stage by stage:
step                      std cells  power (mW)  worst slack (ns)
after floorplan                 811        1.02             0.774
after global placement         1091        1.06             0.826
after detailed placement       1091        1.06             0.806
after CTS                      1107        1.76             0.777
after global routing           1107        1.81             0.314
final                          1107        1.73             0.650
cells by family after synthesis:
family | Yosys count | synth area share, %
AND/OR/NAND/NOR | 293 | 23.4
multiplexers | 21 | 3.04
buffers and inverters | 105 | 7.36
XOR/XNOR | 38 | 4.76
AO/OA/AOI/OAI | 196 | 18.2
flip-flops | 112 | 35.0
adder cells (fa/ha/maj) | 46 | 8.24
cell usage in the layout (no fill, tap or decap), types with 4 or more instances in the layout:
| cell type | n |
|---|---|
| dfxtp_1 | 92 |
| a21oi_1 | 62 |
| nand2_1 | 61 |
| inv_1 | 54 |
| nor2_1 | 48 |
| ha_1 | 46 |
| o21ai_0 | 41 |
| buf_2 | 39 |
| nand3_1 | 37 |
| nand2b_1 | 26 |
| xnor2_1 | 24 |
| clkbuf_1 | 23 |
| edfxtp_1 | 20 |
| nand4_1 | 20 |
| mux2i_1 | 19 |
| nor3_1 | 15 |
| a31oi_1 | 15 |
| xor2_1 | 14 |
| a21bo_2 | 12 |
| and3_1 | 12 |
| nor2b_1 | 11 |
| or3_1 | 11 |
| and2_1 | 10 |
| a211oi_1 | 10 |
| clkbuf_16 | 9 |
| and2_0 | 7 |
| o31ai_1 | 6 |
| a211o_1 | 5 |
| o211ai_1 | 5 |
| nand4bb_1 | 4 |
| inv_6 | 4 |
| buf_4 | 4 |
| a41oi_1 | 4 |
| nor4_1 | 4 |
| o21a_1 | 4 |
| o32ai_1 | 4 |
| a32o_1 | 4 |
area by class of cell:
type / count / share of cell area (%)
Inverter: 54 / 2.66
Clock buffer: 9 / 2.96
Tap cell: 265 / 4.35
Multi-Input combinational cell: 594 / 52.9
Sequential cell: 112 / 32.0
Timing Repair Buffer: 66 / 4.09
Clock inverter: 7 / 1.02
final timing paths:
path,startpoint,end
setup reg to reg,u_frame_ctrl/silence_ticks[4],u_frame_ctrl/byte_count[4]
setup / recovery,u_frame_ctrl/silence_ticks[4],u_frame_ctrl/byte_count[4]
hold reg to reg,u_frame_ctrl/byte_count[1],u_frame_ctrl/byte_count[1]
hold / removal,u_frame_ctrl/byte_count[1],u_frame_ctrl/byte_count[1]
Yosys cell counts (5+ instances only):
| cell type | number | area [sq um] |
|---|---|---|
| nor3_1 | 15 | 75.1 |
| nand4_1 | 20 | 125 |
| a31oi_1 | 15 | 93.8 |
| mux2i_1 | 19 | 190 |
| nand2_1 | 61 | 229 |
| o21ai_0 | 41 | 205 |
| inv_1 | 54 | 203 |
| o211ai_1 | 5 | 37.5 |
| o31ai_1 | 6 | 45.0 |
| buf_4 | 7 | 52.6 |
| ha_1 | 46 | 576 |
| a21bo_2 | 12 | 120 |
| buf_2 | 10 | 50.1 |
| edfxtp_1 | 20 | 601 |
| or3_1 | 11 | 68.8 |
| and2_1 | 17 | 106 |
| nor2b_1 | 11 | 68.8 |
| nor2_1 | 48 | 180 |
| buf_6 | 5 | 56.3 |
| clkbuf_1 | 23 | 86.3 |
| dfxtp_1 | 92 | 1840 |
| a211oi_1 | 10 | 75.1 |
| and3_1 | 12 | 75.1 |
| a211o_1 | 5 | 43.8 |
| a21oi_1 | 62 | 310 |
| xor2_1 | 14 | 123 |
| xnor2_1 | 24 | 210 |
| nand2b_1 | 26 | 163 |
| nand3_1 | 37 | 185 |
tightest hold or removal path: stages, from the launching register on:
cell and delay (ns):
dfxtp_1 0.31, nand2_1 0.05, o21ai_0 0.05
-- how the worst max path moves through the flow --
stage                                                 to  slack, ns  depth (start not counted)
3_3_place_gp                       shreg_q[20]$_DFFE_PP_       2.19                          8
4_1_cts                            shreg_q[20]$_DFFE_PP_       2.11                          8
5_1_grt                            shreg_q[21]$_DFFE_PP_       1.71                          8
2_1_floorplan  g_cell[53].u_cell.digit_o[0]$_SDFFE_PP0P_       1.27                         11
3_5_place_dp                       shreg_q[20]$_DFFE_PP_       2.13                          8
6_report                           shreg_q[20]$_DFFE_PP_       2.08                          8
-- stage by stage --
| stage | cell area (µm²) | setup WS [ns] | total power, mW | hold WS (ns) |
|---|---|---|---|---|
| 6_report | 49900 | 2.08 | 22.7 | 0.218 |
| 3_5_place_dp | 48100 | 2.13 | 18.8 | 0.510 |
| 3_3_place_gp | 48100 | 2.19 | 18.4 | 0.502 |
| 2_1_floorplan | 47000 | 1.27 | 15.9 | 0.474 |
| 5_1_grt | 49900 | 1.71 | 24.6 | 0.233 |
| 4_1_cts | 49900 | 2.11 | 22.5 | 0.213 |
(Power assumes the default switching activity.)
--- config.mk ---
export PLATFORM = sky130hd
export DESIGN_NAME = sbic_fifo
export DESIGN_NICKNAME = d
export VERILOG_FILES = /design/src/rtl/sbic_fifo.sv
export SDC_FILE = /design/constraint.sdc
export NUM_CORES = 1
export LEC_CHECK = 0
export ABC_AREA = 1
export BUFFER_PORTS_ARGS = -buffer_cell sky130_fd_sc_hd__buf_2
export CAP_MARGIN = 5
export CORE_MARGIN = 2
export CORE_UTILIZATION = 52
export CTS_BUF_LIST = sky130_fd_sc_hd__clkbuf_4 sky130_fd_sc_hd__clkbuf_8
export DETAILED_ROUTE_END_ITERATION = 8
export HOLD_SLACK_MARGIN = 0.1
export PLACE_DENSITY = 0.9
export REMOVE_ABC_BUFFERS = 1
export SYNTH_ARGS = -nofsm -noshare
export SYNTH_HDL_FRONTEND = slang
export SYNTH_SLANG_ARGS = --single-unit
--- constraint.sdc ---
create_clock -name clk -period 1.53 [get_ports clk]
set_clock_uncertainty 0.05 [all_clocks]
set_input_delay 0.153 -clock clk [delete_from_list [all_inputs] [get_ports clk]]
set_output_delay 0.153 -clock clk [all_outputs]
set_load 0.005 [all_outputs]
`src/rtl/dmm_pkg.sv`:
```
// Package for the division magic multiplier core: field widths, item layout and state codes.
`timescale 1ns / 1ps

package dmm_pkg;

    localparam int DIV_W      = 31;
    localparam int MULT_W     = 33;
    localparam int SHIFT_W    = 5;
    localparam int PREC_W     = 6;
    localparam int S_TDATA_W  = 32;
    localparam int M_TDATA_W  = 48;
    localparam int M_FIELDS_W = MULT_W + 2 * SHIFT_W;

    localparam logic [PREC_W-1:0]  PREC_RESET = 6'd31;
    localparam logic [PREC_W-1:0]  PREC_MIN   = 6'd1;
    localparam logic [SHIFT_W-1:0] LOG_START  = 5'd31;

    typedef enum logic [4:0] {
        S_IDLE  = 5'b00001,
        S_LOG   = 5'b00010,
        S_DIV   = 5'b00100,
        S_HALVE = 5'b01000,
        S_DONE  = 5'b10000
    } state_t;

endpackage

```
`src/rtl/division_magic_multiplier_core.sv`:
```
// Top level of the division magic multiplier core: bit-serial divider and shift chooser.
`timescale 1ns / 1ps

// Takes a divisor d on the slave stream and returns the magic multiplier, post-shift and
// ceil(log2 d) for dividing WORD_BITS-bit values by d with a multiply-high and a shift.
// One item is worked on at a time; the next item is taken while the last result waits in
// the output register. An item with ceiling log l and k halving steps (k <= l) goes through
// a leading-one scan of d - 1, the restoring divider that produces both bounds one quotient
// bit per cycle, the halving steps and a load of the output, which waits until the output
// register is free. A zero divisor skips to the load and returns all zeros. The precision
// register is clamped to 1..WORD_BITS when used.
module division_magic_multiplier_core #(
    parameter int WORD_BITS = 32
) (
    input  logic                            clk,
    input  logic                            rst_n,
    input  logic                            cfg_wen,
    input  logic [dmm_pkg::PREC_W-1:0]      cfg_wdata,      // precision
    input  logic                            s_tvalid,
    output logic                            s_tready,
    input  logic [dmm_pkg::S_TDATA_W-1:0]   s_tdata,        // [30:0] divisor
    output logic                            m_tvalid,
    input  logic                            m_tready,
    output logic [dmm_pkg::M_TDATA_W-1:0]   m_tdata         // [32:0] multiplier,
                                                            // [37:33] post_shift,
                                                            // [42:38] ceil_log2
);

    localparam int DW = dmm_pkg::DIV_W;
    localparam int SW = dmm_pkg::SHIFT_W;
    localparam int PW = dmm_pkg::PREC_W;
    localparam int QW = WORD_BITS + 2;
    localparam int TW = $clog2(WORD_BITS + 32);

    dmm_pkg::state_t          state_reg, state_next;
    logic [PW-1:0]            prec_reg, prec_next;
    logic [DW-1:0]            d_reg, d_next;
    logic [DW-1:0]            scan_reg, scan_next;
    logic [SW-1:0]            cnt_reg, cnt_next;
    logic [SW-1:0]            l_reg, l_next;
    logic [SW-1:0]            sh_reg, sh_next;
    logic [TW-1:0]            top_reg, top_next;
    logic [TW-1:0]            hp_reg, hp_next;
    logic [TW-1:0]            idx_reg, idx_next;
    logic [DW-1:0]            rem_lo_reg, rem_lo_next;
    logic [DW-1:0]            rem_hi_reg, rem_hi_next;
    logic [QW-1:0]            lo_reg, lo_next;
    logic [QW-1:0]            hi_reg, hi_next;
    logic                     m_tvalid_reg, m_tvalid_next;
    logic [dmm_pkg::M_TDATA_W-1:0] m_tdata_reg, m_tdata_next;

    logic [PW-1:0]            prec_eff;
    logic [TW-1:0]            top_calc;
    logic                     bit_lo, bit_hi;
    logic [DW:0]              rem_lo_sh, rem_hi_sh, d_ext;
    logic [DW:0]              diff_lo, diff_hi;
    logic                     ge_lo, ge_hi;
    logic                     can_halve;
    logic [QW+dmm_pkg::MULT_W-1:0] mult_ext;
    logic                     out_free;

    assign s_tready = (state_reg == dmm_pkg::S_IDLE);
    assign m_tvalid = m_tvalid_reg;
    assign m_tdata  = m_tdata_reg;
    assign out_free = !m_tvalid_reg || m_tready;

    always_comb
    begin
        priority if (prec_reg < dmm_pkg::PREC_MIN)
        begin
            prec_eff = dmm_pkg::PREC_MIN;
        end
        else if (prec_reg > PW'(WORD_BITS))
        begin
            prec_eff = PW'(WORD_BITS);
        end
        else
        begin
            prec_eff = prec_reg;
        end
    end

    // Dividend bits: 2^top for the low bound, 2^top + 2^(top - prec) for the high bound.
    assign top_calc  = TW'(WORD_BITS) + TW'(cnt_reg);
    assign bit_lo    = (idx_reg == top_reg);
    assign bit_hi    = bit_lo || (idx_reg == hp_reg);
    assign d_ext     = {1'b0, d_reg};
    assign rem_lo_sh = {rem_lo_reg, bit_lo};
    assign rem_hi_sh = {rem_hi_reg, bit_hi};
    assign ge_lo     = (rem_lo_sh >= d_ext);
    assign ge_hi     = (rem_hi_sh >= d_ext);
    assign diff_lo   = rem_lo_sh - d_ext;
    assign diff_hi   = rem_hi_sh - d_ext;
    assign can_halve = (lo_reg[QW-1:1] < hi_reg[QW-1:1]) && (sh_reg != '0);
    assign mult_ext  = {{dmm_pkg::MULT_W{1'b0}}, hi_reg};

    always_comb
    begin
        state_next    = state_reg;
        prec_next     = cfg_wen ? cfg_wdata : prec_reg;
        d_next        = d_reg;
        scan_next     = scan_reg;
        cnt_next      = cnt_reg;
        l_next        = l_reg;
        sh_next       = sh_reg;
        top_next      = top_reg;
        hp_next       = hp_reg;
        idx_next      = idx_reg;
        rem_lo_next   = rem_lo_reg;
        rem_hi_next   = rem_hi_reg;
        lo_next       = lo_reg;
        hi_next       = hi_reg;
        m_tvalid_next = m_tvalid_reg && !m_tready;
        m_tdata_next  = m_tdata_reg;

        unique case (state_reg)
            dmm_pkg::S_IDLE:
            begin
                if (s_tvalid)
                begin
                    d_next    = s_tdata[DW-1:0];
                    scan_next = s_tdata[DW-1:0] - DW'(1);
                    cnt_next  = dmm_pkg::LOG_START;
                    if (s_tdata[DW-1:0] == '0)
                    begin
                        hi_next    = '0;
                        sh_next    = '0;
                        l_next     = '0;
                        state_next = dmm_pkg::S_DONE;
                    end
                    else
                    begin
                        state_next = dmm_pkg::S_LOG;
                    end
                end
            end
            dmm_pkg::S_LOG:
            begin
                // Bit length of d - 1 is ceil(log2 d); scan from the top bit down.
                if (scan_reg[DW-1] || (cnt_reg == '0))
                begin
                    l_next      = cnt_reg;
                    top_next    = top_calc;
                    hp_next     = top_calc - TW'(prec_eff);
                    idx_next    = top_calc;
                    rem_lo_next = '0;
                    rem_hi_next = '0;
                    lo_next     = '0;
                    hi_next     = '0;
                    state_next  = dmm_pkg::S_DIV;
                end
                else
                begin
                    scan_next = {scan_reg[DW-2:0], 1'b0};
                    cnt_next  = cnt_reg - SW'(1);
                end
            end
            dmm_pkg::S_DIV:
            begin
                rem_lo_next = ge_lo ? diff_lo[DW-1:0] : rem_lo_sh[DW-1:0];
                rem_hi_next = ge_hi ? diff_hi[DW-1:0] : rem_hi_sh[DW-1:0];
                lo_next     = {lo_reg[QW-2:0], ge_lo};
                hi_next     = {hi_reg[QW-2:0], ge_hi};
                idx_next    = idx_reg - TW'(1);
                if (idx_reg == '0)
                begin
                    sh_next    = l_reg;
                    state_next = dmm_pkg::S_HALVE;
                end
            end
            dmm_pkg::S_HALVE:
            begin
                if (can_halve)
                begin
                    lo_next = lo_reg >> 1;
                    hi_next = hi_reg >> 1;
                    sh_next = sh_reg - SW'(1);
                end
                else
                begin
                    state_next = dmm_pkg::S_DONE;
                end
            end
            dmm_pkg::S_DONE:
            begin
                // Hold until the output register is free.
                if (out_free)
                begin
                    m_tvalid_next = 1'b1;
                    m_tdata_next  = dmm_pkg::M_TDATA_W'({l_reg, sh_reg,
                                                         mult_ext[dmm_pkg::MULT_W-1:0]});
                    state_next    = dmm_pkg::S_IDLE;
                end
            end
            default:
            begin
                state_next = dmm_pkg::S_IDLE;
            end
        endcase
    end

    always_ff @(posedge clk or negedge rst_n)
    begin
        if (!rst_n)
        begin
            state_reg    <= dmm_pkg::S_IDLE;
            prec_reg     <= dmm_pkg::PREC_RESET;
            m_tvalid_reg <= 1'b0;
        end
        else
        begin
            state_reg    <= state_next;
            prec_reg     <= prec_next;
            m_tvalid_reg <= m_tvalid_next;
        end
    end

    always_ff @(posedge clk)
    begin
        d_reg       <= d_next;
        scan_reg    <= scan_next;
        cnt_reg     <= cnt_next;
        l_reg       <= l_next;
        sh_reg      <= sh_next;
        top_reg     <= top_next;
        hp_reg      <= hp_next;
        idx_reg     <= idx_next;
        rem_lo_reg  <= rem_lo_next;
        rem_hi_reg  <= rem_hi_next;
        lo_reg      <= lo_next;
        hi_reg      <= hi_next;
        m_tdata_reg <= m_tdata_next;
    end

`ifndef SYNTHESIS
    a_rem_below_divisor: assert property (@(posedge clk) disable iff (!rst_n)
        (state_reg == dmm_pkg::S_DIV) |-> ((rem_lo_reg < d_reg) && (rem_hi_reg < d_reg)))
        else $error("divider remainder not below divisor");

    a_bounds_ordered: assert property (@(posedge clk) disable iff (!rst_n)
        (state_reg == dmm_pkg::S_HALVE) |-> (lo_reg <= hi_reg))
        else $error("low bound exceeds high bound");

    a_shift_within_log: assert property (@(posedge clk) disable iff (!rst_n)
        (state_reg == dmm_pkg::S_HALVE) |-> (sh_reg <= l_reg))
        else $error("post-shift exceeds ceiling log");

    a_out_shift_le_log: assert property (@(posedge clk) disable iff (!rst_n)
        m_tvalid_reg |-> (m_tdata_reg[dmm_pkg::MULT_W +: dmm_pkg::SHIFT_W]
                          <= m_tdata_reg[dmm_pkg::MULT_W + dmm_pkg::SHIFT_W +: dmm_pkg::SHIFT_W]))
        else $error("result post-shift exceeds ceiling log");

    a_accept_starts_work: assert property (@(posedge clk) disable iff (!rst_n)
        (s_tvalid && s_tready) |=> (state_reg != dmm_pkg::S_IDLE))
        else $error("accepted item did not start work");
`endif

endmodule
```
--- src/sv/color_key_alpha_setter_unit.sv ---
// color_key_alpha_setter_unit: colour key alpha setter, top level
// depends on: ckas_pkg, ckas_match, color_key_alpha_setter_unit_macros.svh
//
// Usage
//   Pixel channel: a pixel transfer happens at a rising edge with start high
//   and busy low. busy is never raised, so a pixel may be offered every cycle.
//   Result channel: done is high for exactly one cycle with the result pixel on
//   result; the receiver takes it at the edge that ends that cycle and cannot
//   stall the unit, so no back-pressure exists.
//   Path: a pixel taken at an edge is held in the pixel register, then its result
//   in the result register, shown with done high. Throughput: one pixel per cycle,
//   set by the two-register path (pixel register, match logic, result register).
//   Configuration: wr_en, wr_index and wr_data write one register per edge;
//   write only while no pixel is in flight. Tolerance is squared on write.
//   Reset: rst_n low clears the pipeline valids, dropping any pixel in flight,
//   and returns every configuration register to its reset value (white key, alpha 255,
//   tolerance 0, modes off, selection covering the whole frame).
//   RGB passes unchanged; alpha becomes the key alpha on a match inside the
//   selection, else the source alpha or zero.
`include "color_key_alpha_setter_unit_macros.svh"

module color_key_alpha_setter_unit (
    input  logic                                clk,
    input  logic                                rst_n,
    // pixel channel
    input  logic                                start,
    output logic                                busy,
    input  ckas_pkg::pixel_t                    pixel,
    // result channel
    output logic                                done,
    output ckas_pkg::result_t                   result,
    // configuration write port
    input  logic                                wr_en,
    input  logic [ckas_pkg::CFG_IDX_BITS-1:0]   wr_index,
    input  logic [ckas_pkg::CFG_DATA_BITS-1:0]  wr_data
);

    ckas_pkg::cfg_t    cfg_reg;
    ckas_pkg::cfg_t    cfg_next;
    logic [7:0]        alpha_value_reg;
    logic [7:0]        alpha_value_next;
    ckas_pkg::pixel_t  pixel_reg;
    logic              stage_valid_reg;
    ckas_pkg::result_t result_reg;
    ckas_pkg::result_t result_next;
    logic              done_reg;
    logic              hit;
    logic              take;

    // the pipeline takes a pixel every cycle
    assign busy = 1'b0;
    assign take = start && !busy;

    // configuration register writes
    always_comb
    begin
        cfg_next         = cfg_reg;
        alpha_value_next = alpha_value_reg;
        if (wr_en)
        begin
            case (ckas_pkg::cfg_index_t'(wr_index))
                ckas_pkg::REG_KEY_COLOR:   cfg_next.key_color  = wr_data[23:0];
                ckas_pkg::REG_ALPHA_VALUE: alpha_value_next    = wr_data[7:0];
                ckas_pkg::REG_TOLERANCE:   cfg_next.limit      = wr_data[7:0] * wr_data[7:0];
                ckas_pkg::REG_MODE_FLAGS:  cfg_next.mode_flags = wr_data[1:0];
                ckas_pkg::REG_SEL_MIN_X:
                    cfg_next.sel_min_x = wr_data[ckas_pkg::EDGE_BITS-1:0];
                ckas_pkg::REG_SEL_MAX_X:
                    cfg_next.sel_max_x = wr_data[ckas_pkg::EDGE_BITS-1:0];
                ckas_pkg::REG_SEL_MIN_Y:
                    cfg_next.sel_min_y = wr_data[ckas_pkg::EDGE_BITS-1:0];
                ckas_pkg::REG_SEL_MAX_Y:
                    cfg_next.sel_max_y = wr_data[ckas_pkg::EDGE_BITS-1:0];
                default: cfg_next = cfg_reg;
            endcase
        end
    end

    always_ff @(posedge clk or negedge rst_n)
    begin
        if (!rst_n)
        begin
            cfg_reg.key_color  <= ckas_pkg::KEY_COLOR_RESET;
            cfg_reg.limit      <= '0;
            cfg_reg.mode_flags <= '0;
            cfg_reg.sel_min_x  <= '0;
            cfg_reg.sel_max_x  <= ckas_pkg::SEL_MAX_RESET;
            cfg_reg.sel_min_y  <= '0;
            cfg_reg.sel_max_y  <= ckas_pkg::SEL_MAX_RESET;
            alpha_value_reg    <= ckas_pkg::ALPHA_RESET;
        end
        else
        begin
            cfg_reg         <= cfg_next;
            alpha_value_reg <= alpha_value_next;
        end
    end

    // pipeline valids
    always_ff @(posedge clk or negedge rst_n)
    begin
        if (!rst_n)
        begin
            stage_valid_reg <= 1'b0;
            done_reg        <= 1'b0;
        end
        else
        begin
            stage_valid_reg <= take;
            done_reg        <= stage_valid_reg;
        end
    end

    // pixel register, loaded on each transfer
    always_ff @(posedge clk)
    begin
        if (take)
        begin
            pixel_reg <= pixel;
        end
    end

    ckas_match u_match (
        .pixel (pixel_reg),
        .cfg   (cfg_reg),
        .hit   (hit)
    );

    // alpha selection
    always_comb
    begin
        result_next.out_red   = pixel_reg.in_red;
        result_next.out_green = pixel_reg.in_green;
        result_next.out_blue  = pixel_reg.in_blue;
        if (hit)
        begin
            result_next.out_alpha = alpha_value_reg;
        end
        else if (cfg_reg.mode_flags[ckas_pkg::MODE_HAS_ALPHA])
        begin
            result_next.out_alpha = pixel_reg.in_alpha;
        end
        else
        begin
            result_next.out_alpha = '0;
        end
    end

    // result register
    always_ff @(posedge clk)
    begin
        if (stage_valid_reg)
        begin
            result_reg <= result_next;
        end
    end

    assign done   = done_reg;
    assign result = result_reg;

    // checks
    `CKAS_ASSERT_NEXT(a_take_fills_stage, take, stage_valid_reg)
    `CKAS_ASSERT_NEXT(a_stage_gives_done, stage_valid_reg, done_reg)
    `CKAS_ASSERT_NOW(a_no_alpha_source,
        done_reg && !cfg_reg.mode_flags[ckas_pkg::MODE_HAS_ALPHA],
        result_reg.out_alpha == alpha_value_reg || result_reg.out_alpha == 8'd0)

endmodule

-.-.-

■ Task prompt:
The response must repeat exactly the lines from the top of the material through the line containing "hold reg to", both included, with no other output.

■ Result of the task:
stage by stage:
step                      std cells  power (mW)  worst slack (ns)
after floorplan                 811        1.02             0.774
after global placement         1091        1.06             0.826
after detailed placement       1091        1.06             0.806
after CTS                      1107        1.76             0.777
after global routing           1107        1.81             0.314
final                          1107        1.73             0.650
cells by family after synthesis:
family | Yosys count | synth area share, %
AND/OR/NAND/NOR | 293 | 23.4
multiplexers | 21 | 3.04
buffers and inverters | 105 | 7.36
XOR/XNOR | 38 | 4.76
AO/OA/AOI/OAI | 196 | 18.2
flip-flops | 112 | 35.0
adder cells (fa/ha/maj) | 46 | 8.24
cell usage in the layout (no fill, tap or decap), types with 4 or more instances in the layout:
| cell type | n |
|---|---|
| dfxtp_1 | 92 |
| a21oi_1 | 62 |
| nand2_1 | 61 |
| inv_1 | 54 |
| nor2_1 | 48 |
| ha_1 | 46 |
| o21ai_0 | 41 |
| buf_2 | 39 |
| nand3_1 | 37 |
| nand2b_1 | 26 |
| xnor2_1 | 24 |
| clkbuf_1 | 23 |
| edfxtp_1 | 20 |
| nand4_1 | 20 |
| mux2i_1 | 19 |
| nor3_1 | 15 |
| a31oi_1 | 15 |
| xor2_1 | 14 |
| a21bo_2 | 12 |
| and3_1 | 12 |
| nor2b_1 | 11 |
| or3_1 | 11 |
| and2_1 | 10 |
| a211oi_1 | 10 |
| clkbuf_16 | 9 |
| and2_0 | 7 |
| o31ai_1 | 6 |
| a211o_1 | 5 |
| o211ai_1 | 5 |
| nand4bb_1 | 4 |
| inv_6 | 4 |
| buf_4 | 4 |
| a41oi_1 | 4 |
| nor4_1 | 4 |
| o21a_1 | 4 |
| o32ai_1 | 4 |
| a32o_1 | 4 |
area by class of cell:
type / count / share of cell area (%)
Inverter: 54 / 2.66
Clock buffer: 9 / 2.96
Tap cell: 265 / 4.35
Multi-Input combinational cell: 594 / 52.9
Sequential cell: 112 / 32.0
Timing Repair Buffer: 66 / 4.09
Clock inverter: 7 / 1.02
final timing paths:
path,startpoint,end
setup reg to reg,u_frame_ctrl/silence_ticks[4],u_frame_ctrl/byte_count[4]
setup / recovery,u_frame_ctrl/silence_ticks[4],u_frame_ctrl/byte_count[4]
hold reg to reg,u_frame_ctrl/byte_count[1],u_frame_ctrl/byte_count[1]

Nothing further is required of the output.